[Prompt]: Each line from the beginning of the data below through the line containing "side has none." should be repeated exactly, please.

Records drawn from a dataset:
::::::::
===== src/rtl/ram_arbiter_if.sv =====
// Request/acknowledge and RAM-port bundle between two clients, the arbiter and one RAM.
// Latency: wires only; no state lives here.
// Backpressure: clients hold req with stable fields until ack; the RAM side has none.
// Ports: req/we/addr/wdata per client in; ack/rvalid per client and shared rdata out;
//        ram_addr_in/ram_data_in/ram_w (write port), ram_addr_out/ram_r (read port), ram_data_out.
interface ram_arbiter_if #(
    parameter int n = 4,
    parameter int m = 4
);
    logic         req0;
    logic         req1;
    logic         we0;
    logic         we1;
    logic [n-1:0] addr0;
    logic [n-1:0] addr1;
    logic [m-1:0] wdata0;
    logic [m-1:0] wdata1;
    logic         ack0;
    logic         ack1;
    logic         rvalid0;
    logic         rvalid1;
    logic [m-1:0] rdata;
    logic [n-1:0] ram_addr_in;
    logic [m-1:0] ram_data_in;
    logic         ram_w;
    logic [n-1:0] ram_addr_out;
    logic         ram_r;
    logic [m-1:0] ram_data_out;

    // Arbiter side.
    modport slave (
        input  req0, req1, we0, we1, addr0, addr1, wdata0, wdata1, ram_data_out,
        output ack0, ack1, rvalid0, rvalid1, rdata,
               ram_addr_in, ram_data_in, ram_w, ram_addr_out, ram_r
    );

    // Client + RAM side.
    modport master (
        output req0, req1, we0, we1, addr0, addr1, wdata0, wdata1, ram_data_out,
        input  ack0, ack1, rvalid0, rvalid1, rdata,
               ram_addr_in, ram_data_in, ram_w, ram_addr_out, ram_r
    );
endinterface


===== src/rtl/ram_arbiter.sv =====
// Round-robin arbiter/sequencer granting a dual-port RAM to one of two requesters.
// Latency: ack (and rvalid/rdata for reads) 2 cycles after req is sampled; 1 transaction per 3 cycles.
// Backpressure: loser keeps req high and is served next; requests during ACCESS/DONE are not queued.
// Ports: clk, rst (synchronous, active high); bus = ram_arbiter_if.slave carrying both
//        client handshakes and the RAM write/read ports. All outputs are registered.
module ram_arbiter #(
    parameter int n = 4,
    parameter int m = 4
) (
    input  logic         clk,
    input  logic         rst,
    ram_arbiter_if.slave bus
);

    typedef enum logic [1:0] {
        IDLE   = 2'd0,
        ACCESS = 2'd1,
        DONE   = 2'd2
    } state_t;

    state_t       state_q, state_d;
    logic         prio_q, prio_d;       // port that wins when both request
    logic         id_q, id_d;           // latched winner
    logic         we_q, we_d;
    logic [n-1:0] addr_q, addr_d;       // feeds both RAM address ports directly
    logic [m-1:0] wdata_q, wdata_d;
    logic         ram_w_q, ram_w_d;
    logic         ram_r_q, ram_r_d;
    logic [1:0]   ack_q, ack_d;
    logic [1:0]   rvalid_q, rvalid_d;
    logic [m-1:0] rdata_q, rdata_d;
    logic         win;

    always_ff @(posedge clk) begin
        if (rst) begin
            state_q  <= IDLE;
            prio_q   <= 1'b0;
            id_q     <= 1'b0;
            we_q     <= 1'b0;
            addr_q   <= '0;
            wdata_q  <= '0;
            ram_w_q  <= 1'b0;
            ram_r_q  <= 1'b0;
            ack_q    <= '0;
            rvalid_q <= '0;
            rdata_q  <= '0;
        end else begin
            state_q  <= state_d;
            prio_q   <= prio_d;
            id_q     <= id_d;
            we_q     <= we_d;
            addr_q   <= addr_d;
            wdata_q  <= wdata_d;
            ram_w_q  <= ram_w_d;
            ram_r_q  <= ram_r_d;
            ack_q    <= ack_d;
            rvalid_q <= rvalid_d;
            rdata_q  <= rdata_d;
        end
    end

    always_comb begin
        state_d  = state_q;
        prio_d   = prio_q;
        id_d     = id_q;
        we_d     = we_q;
        addr_d   = addr_q;
        wdata_d  = wdata_q;
        ram_w_d  = 1'b0;   // strobes only ever last the single ACCESS cycle
        ram_r_d  = 1'b0;
        ack_d    = '0;
        rvalid_d = '0;
        rdata_d  = rdata_q;
        win      = 1'b0;

        case (state_q)
            IDLE: begin
                if (bus.req0 || bus.req1) begin
                    win     = (bus.req0 && bus.req1) ? prio_q : bus.req1;
                    id_d    = win;
                    we_d    = win ? bus.we1    : bus.we0;
                    addr_d  = win ? bus.addr1  : bus.addr0;
                    wdata_d = win ? bus.wdata1 : bus.wdata0;
                    // Strobe rises on the same edge as the address, so the RAM
                    // never sees a strobe with a moving address.
                    ram_w_d = we_d;
                    ram_r_d = !we_d;
                    state_d = ACCESS;
                end
            end
            ACCESS: begin
                ack_d[id_q] = 1'b1;
                if (!we_q) begin
                    rvalid_d[id_q] = 1'b1;
                    rdata_d        = bus.ram_data_out;
                end
                // Toggle away from every grant, contended or not.
                prio_d  = ~id_q;
                state_d = DONE;
            end
            DONE: begin
                state_d = IDLE;
            end
            default: begin
                state_d = IDLE;
            end
        endcase
    end

    assign bus.ack0         = ack_q[0];
    assign bus.ack1         = ack_q[1];
    assign bus.rvalid0      = rvalid_q[0];
    assign bus.rvalid1      = rvalid_q[1];
    assign bus.rdata        = rdata_q;
    assign bus.ram_addr_in  = addr_q;
    assign bus.ram_addr_out = addr_q;
    assign bus.ram_data_in  = wdata_q;
    assign bus.ram_w        = ram_w_q;
    assign bus.ram_r        = ram_r_q;

endmodule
::::::::
[Result]:
===== src/rtl/ram_arbiter_if.sv =====
// Request/acknowledge and RAM-port bundle between two clients, the arbiter and one RAM.
// Latency: wires only; no state lives here.
// Backpressure: clients hold req with stable fields until ack; the RAM side has none.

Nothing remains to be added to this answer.